EXTRACTED RECORDS Block Start

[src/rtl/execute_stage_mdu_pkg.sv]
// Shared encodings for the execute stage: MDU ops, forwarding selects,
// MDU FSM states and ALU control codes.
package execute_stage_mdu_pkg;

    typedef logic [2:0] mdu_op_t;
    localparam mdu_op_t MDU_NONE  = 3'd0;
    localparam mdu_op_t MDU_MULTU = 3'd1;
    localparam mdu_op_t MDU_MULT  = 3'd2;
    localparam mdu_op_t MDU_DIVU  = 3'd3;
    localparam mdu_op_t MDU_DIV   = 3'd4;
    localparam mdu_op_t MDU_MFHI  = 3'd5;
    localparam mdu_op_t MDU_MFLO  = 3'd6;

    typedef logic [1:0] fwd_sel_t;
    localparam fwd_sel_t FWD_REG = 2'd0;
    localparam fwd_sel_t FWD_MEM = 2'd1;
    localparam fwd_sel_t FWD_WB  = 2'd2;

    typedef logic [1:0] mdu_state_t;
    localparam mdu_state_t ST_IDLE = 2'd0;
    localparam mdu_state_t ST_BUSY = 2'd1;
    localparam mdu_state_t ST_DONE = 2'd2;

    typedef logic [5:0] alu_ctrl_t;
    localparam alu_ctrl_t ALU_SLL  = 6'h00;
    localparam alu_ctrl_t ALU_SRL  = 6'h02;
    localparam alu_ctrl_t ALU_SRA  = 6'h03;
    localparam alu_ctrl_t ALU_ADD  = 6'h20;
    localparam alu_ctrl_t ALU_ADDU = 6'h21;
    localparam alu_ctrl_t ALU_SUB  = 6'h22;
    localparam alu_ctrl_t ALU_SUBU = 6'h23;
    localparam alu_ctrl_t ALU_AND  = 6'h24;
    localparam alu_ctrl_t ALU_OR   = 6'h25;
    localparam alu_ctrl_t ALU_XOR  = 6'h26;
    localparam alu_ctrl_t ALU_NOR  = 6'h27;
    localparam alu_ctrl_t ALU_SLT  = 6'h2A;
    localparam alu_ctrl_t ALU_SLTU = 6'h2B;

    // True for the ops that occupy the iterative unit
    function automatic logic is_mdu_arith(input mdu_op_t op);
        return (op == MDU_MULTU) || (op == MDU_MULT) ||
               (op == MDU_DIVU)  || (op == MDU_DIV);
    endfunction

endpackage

EXTRACTED RECORDS Block End
EXTRACTED RECORDS Block Start

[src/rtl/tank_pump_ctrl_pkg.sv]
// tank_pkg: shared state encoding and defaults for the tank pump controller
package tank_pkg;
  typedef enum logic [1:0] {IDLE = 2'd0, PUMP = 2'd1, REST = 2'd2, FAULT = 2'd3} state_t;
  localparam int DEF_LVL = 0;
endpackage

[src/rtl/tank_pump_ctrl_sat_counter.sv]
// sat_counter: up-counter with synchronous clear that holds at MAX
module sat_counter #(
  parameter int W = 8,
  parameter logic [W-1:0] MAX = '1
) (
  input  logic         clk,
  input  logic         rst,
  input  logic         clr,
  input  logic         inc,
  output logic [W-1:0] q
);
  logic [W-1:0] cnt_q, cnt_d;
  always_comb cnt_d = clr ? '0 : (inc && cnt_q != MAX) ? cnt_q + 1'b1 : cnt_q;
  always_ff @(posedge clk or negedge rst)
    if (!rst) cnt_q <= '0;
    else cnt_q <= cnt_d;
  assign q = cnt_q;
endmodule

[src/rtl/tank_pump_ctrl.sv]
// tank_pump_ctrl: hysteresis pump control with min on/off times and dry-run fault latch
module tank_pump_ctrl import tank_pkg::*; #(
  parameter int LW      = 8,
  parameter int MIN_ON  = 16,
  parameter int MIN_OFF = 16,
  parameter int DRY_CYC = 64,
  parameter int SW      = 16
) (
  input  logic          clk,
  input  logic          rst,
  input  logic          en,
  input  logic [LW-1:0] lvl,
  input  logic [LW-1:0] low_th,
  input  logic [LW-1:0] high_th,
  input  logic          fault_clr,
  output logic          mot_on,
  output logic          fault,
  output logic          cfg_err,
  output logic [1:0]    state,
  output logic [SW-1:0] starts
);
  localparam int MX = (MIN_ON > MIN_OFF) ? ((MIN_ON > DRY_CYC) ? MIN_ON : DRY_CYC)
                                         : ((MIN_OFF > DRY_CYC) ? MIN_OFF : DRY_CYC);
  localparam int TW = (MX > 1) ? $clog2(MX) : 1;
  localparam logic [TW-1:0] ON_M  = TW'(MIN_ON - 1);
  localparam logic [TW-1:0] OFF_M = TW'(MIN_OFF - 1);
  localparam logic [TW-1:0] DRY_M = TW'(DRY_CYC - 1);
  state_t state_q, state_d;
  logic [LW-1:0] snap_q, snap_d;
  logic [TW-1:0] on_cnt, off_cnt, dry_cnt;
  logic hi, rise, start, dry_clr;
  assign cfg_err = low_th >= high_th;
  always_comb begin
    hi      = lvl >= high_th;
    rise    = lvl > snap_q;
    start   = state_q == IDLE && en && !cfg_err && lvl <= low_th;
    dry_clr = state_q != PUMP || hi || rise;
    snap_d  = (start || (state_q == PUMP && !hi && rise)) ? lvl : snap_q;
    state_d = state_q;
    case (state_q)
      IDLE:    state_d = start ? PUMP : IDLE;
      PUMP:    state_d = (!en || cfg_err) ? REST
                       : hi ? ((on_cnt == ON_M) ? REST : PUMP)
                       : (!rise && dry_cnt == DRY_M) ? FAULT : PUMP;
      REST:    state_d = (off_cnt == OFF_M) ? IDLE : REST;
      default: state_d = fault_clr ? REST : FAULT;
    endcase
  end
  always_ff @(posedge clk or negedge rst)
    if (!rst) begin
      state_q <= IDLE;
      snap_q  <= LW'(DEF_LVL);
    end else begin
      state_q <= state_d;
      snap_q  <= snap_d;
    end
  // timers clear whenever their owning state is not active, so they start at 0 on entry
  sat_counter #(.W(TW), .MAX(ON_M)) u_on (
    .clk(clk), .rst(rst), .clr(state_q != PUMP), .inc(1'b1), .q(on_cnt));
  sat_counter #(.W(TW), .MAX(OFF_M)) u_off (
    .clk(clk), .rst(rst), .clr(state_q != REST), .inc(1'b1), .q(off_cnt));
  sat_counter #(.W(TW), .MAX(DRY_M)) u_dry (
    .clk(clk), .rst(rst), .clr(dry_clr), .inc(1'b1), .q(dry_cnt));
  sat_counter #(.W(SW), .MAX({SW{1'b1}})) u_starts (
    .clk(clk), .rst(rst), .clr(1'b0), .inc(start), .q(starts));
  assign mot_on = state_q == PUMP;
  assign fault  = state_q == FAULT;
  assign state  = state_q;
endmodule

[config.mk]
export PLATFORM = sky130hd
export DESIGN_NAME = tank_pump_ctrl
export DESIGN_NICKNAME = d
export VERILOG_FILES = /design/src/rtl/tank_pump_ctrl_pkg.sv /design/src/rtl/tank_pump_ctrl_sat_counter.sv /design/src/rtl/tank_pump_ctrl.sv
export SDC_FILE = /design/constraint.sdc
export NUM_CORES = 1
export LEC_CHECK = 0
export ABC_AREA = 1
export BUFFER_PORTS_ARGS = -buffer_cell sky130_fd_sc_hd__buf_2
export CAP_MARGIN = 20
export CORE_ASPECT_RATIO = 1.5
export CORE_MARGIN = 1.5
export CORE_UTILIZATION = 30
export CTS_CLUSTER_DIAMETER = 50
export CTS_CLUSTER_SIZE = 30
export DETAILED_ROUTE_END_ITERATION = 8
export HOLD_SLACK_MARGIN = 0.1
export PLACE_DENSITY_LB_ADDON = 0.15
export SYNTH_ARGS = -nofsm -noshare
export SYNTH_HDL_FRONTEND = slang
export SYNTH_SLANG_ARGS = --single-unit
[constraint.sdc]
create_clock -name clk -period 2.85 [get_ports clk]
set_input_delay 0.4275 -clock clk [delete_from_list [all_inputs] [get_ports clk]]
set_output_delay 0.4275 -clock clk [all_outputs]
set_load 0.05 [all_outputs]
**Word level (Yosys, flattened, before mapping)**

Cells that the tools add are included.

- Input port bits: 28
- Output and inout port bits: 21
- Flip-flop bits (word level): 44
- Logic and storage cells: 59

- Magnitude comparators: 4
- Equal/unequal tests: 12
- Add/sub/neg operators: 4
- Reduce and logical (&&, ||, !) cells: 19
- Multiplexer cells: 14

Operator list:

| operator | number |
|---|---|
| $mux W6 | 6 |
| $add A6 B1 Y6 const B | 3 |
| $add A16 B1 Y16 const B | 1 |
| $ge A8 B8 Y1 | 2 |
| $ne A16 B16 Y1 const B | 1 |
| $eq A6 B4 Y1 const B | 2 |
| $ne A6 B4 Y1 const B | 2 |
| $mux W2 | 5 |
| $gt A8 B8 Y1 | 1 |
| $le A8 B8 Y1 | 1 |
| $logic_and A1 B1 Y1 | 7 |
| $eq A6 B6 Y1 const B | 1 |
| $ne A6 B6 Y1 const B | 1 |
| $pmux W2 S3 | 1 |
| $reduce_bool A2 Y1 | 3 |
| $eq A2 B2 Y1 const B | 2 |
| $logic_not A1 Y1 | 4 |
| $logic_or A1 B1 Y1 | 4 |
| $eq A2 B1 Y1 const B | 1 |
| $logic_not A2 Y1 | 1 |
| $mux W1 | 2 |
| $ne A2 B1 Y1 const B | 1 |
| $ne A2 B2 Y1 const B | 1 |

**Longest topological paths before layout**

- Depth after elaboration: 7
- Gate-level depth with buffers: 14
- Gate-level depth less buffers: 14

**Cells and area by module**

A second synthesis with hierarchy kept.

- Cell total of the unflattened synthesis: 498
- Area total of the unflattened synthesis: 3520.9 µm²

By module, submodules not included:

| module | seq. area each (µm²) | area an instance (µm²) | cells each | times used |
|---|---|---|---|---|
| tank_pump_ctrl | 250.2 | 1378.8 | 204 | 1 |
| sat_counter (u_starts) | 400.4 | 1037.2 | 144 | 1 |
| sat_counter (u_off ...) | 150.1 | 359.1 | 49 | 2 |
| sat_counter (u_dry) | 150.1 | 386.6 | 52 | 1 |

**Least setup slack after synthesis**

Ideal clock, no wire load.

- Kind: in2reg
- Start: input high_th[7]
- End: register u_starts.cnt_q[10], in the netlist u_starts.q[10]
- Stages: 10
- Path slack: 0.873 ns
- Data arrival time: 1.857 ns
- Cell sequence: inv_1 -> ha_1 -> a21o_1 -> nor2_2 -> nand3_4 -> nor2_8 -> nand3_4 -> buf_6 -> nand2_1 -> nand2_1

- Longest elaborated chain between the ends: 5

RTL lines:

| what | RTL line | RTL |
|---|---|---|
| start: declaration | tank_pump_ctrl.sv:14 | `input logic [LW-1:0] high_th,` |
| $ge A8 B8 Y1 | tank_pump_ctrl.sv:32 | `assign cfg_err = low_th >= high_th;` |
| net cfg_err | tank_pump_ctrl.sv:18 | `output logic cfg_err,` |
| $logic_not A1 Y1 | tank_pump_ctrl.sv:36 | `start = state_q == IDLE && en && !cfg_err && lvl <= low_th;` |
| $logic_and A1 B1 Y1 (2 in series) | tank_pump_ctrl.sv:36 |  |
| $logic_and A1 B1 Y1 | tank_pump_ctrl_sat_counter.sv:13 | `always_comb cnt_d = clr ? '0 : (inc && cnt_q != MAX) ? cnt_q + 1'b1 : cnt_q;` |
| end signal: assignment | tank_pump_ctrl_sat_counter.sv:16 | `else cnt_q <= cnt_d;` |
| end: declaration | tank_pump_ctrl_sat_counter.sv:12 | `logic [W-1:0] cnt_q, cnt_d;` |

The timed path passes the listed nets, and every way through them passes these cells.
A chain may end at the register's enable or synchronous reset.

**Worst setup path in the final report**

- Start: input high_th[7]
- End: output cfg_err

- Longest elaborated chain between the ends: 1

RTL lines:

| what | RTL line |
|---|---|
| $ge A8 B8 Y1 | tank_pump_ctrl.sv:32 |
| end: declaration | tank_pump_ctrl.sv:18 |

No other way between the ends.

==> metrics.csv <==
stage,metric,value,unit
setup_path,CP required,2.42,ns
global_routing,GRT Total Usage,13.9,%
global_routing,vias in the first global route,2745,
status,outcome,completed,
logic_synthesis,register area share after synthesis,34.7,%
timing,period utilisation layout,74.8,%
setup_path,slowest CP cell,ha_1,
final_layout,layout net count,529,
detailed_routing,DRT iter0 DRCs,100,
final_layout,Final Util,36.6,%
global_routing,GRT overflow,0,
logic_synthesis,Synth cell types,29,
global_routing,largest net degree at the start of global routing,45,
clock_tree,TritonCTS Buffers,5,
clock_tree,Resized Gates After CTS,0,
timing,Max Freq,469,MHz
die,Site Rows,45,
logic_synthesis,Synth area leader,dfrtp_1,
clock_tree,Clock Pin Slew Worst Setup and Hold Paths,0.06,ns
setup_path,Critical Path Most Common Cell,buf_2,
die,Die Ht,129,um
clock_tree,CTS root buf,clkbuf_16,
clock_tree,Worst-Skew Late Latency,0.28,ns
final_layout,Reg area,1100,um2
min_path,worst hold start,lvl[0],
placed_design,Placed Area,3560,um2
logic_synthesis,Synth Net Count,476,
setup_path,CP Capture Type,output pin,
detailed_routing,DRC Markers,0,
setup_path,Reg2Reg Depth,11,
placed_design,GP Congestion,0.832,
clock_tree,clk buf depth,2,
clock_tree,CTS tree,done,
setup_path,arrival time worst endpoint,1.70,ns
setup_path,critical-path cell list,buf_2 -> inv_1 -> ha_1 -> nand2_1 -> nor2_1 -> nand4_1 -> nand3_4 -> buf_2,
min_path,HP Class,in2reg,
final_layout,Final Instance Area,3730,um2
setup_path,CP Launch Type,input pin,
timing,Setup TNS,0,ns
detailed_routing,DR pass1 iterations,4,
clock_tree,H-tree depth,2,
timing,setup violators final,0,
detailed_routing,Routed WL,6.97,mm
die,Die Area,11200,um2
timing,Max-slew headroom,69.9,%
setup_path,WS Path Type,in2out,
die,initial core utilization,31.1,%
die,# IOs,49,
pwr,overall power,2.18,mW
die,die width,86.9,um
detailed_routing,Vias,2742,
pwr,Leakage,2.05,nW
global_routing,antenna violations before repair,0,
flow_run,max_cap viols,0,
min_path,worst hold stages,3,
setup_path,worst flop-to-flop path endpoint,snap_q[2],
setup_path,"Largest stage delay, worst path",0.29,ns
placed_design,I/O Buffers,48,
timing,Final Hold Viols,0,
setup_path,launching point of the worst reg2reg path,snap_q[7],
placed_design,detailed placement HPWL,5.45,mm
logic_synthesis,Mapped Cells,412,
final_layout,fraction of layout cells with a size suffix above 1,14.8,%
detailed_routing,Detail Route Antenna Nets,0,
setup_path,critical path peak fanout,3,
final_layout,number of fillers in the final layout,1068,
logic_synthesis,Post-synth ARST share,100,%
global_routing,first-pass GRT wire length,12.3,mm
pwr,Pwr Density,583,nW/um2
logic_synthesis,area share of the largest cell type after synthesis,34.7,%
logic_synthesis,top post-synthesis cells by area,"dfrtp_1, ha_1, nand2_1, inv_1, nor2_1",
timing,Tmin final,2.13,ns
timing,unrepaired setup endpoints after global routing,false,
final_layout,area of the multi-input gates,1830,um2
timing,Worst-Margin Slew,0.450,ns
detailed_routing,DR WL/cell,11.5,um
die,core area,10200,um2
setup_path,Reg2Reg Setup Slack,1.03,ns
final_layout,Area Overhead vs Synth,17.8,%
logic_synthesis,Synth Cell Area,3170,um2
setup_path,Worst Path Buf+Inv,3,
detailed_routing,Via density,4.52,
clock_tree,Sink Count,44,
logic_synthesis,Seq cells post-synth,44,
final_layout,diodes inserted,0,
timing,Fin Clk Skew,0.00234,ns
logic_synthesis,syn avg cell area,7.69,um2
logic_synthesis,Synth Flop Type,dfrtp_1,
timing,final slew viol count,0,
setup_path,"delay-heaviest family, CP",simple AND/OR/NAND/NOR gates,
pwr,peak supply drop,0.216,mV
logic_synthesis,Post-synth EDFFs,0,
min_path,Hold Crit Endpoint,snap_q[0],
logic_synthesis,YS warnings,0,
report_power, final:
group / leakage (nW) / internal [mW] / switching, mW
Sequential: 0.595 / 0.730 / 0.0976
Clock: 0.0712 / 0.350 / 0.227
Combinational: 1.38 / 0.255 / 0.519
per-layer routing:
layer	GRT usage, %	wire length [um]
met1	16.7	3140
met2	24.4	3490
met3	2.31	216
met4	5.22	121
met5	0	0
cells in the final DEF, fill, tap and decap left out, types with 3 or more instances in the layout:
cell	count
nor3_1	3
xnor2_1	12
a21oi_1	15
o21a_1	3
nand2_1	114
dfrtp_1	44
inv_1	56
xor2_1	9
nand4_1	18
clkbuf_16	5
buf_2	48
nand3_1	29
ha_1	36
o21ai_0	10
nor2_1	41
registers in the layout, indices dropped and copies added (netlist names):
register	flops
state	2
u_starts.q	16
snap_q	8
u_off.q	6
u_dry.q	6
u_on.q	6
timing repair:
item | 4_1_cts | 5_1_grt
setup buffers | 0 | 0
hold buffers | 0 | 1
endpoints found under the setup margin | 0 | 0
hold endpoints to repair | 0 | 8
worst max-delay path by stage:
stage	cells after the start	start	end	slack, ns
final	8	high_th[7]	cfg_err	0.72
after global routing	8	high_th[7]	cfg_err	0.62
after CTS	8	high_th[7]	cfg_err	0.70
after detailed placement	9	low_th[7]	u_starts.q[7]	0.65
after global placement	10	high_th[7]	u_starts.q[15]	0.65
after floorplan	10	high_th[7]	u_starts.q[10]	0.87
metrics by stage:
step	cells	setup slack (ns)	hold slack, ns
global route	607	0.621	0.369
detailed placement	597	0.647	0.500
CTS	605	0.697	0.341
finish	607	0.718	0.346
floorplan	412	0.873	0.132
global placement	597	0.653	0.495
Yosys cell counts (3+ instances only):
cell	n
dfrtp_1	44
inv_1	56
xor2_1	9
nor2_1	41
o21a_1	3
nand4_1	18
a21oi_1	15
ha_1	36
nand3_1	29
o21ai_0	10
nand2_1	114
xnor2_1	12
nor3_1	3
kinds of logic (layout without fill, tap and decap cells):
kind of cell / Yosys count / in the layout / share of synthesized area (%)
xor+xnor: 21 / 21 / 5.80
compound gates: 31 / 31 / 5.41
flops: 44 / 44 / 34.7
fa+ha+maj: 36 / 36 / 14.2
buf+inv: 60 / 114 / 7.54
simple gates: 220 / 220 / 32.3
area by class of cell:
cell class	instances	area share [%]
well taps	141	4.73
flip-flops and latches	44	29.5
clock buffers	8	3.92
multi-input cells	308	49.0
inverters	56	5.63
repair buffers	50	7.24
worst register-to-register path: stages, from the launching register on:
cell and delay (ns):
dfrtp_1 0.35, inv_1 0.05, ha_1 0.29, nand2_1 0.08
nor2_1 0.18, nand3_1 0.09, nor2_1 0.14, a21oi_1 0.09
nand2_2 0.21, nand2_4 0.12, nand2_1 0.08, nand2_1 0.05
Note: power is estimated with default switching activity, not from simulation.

EXTRACTED RECORDS Block End

* EXERCISE PROMPT:
Return word for word the lines above from the line with "[src/rtl/execute_stage_mdu_pkg.sv]" to the line with "localparam mdu_op_t MDU_MFHI", including both and leaving out all others.

* RESPONSE AREA:
[src/rtl/execute_stage_mdu_pkg.sv]
// Shared encodings for the execute stage: MDU ops, forwarding selects,
// MDU FSM states and ALU control codes.
package execute_stage_mdu_pkg;

    typedef logic [2:0] mdu_op_t;
    localparam mdu_op_t MDU_NONE  = 3'd0;
    localparam mdu_op_t MDU_MULTU = 3'd1;
    localparam mdu_op_t MDU_MULT  = 3'd2;
    localparam mdu_op_t MDU_DIVU  = 3'd3;
    localparam mdu_op_t MDU_DIV   = 3'd4;
    localparam mdu_op_t MDU_MFHI  = 3'd5;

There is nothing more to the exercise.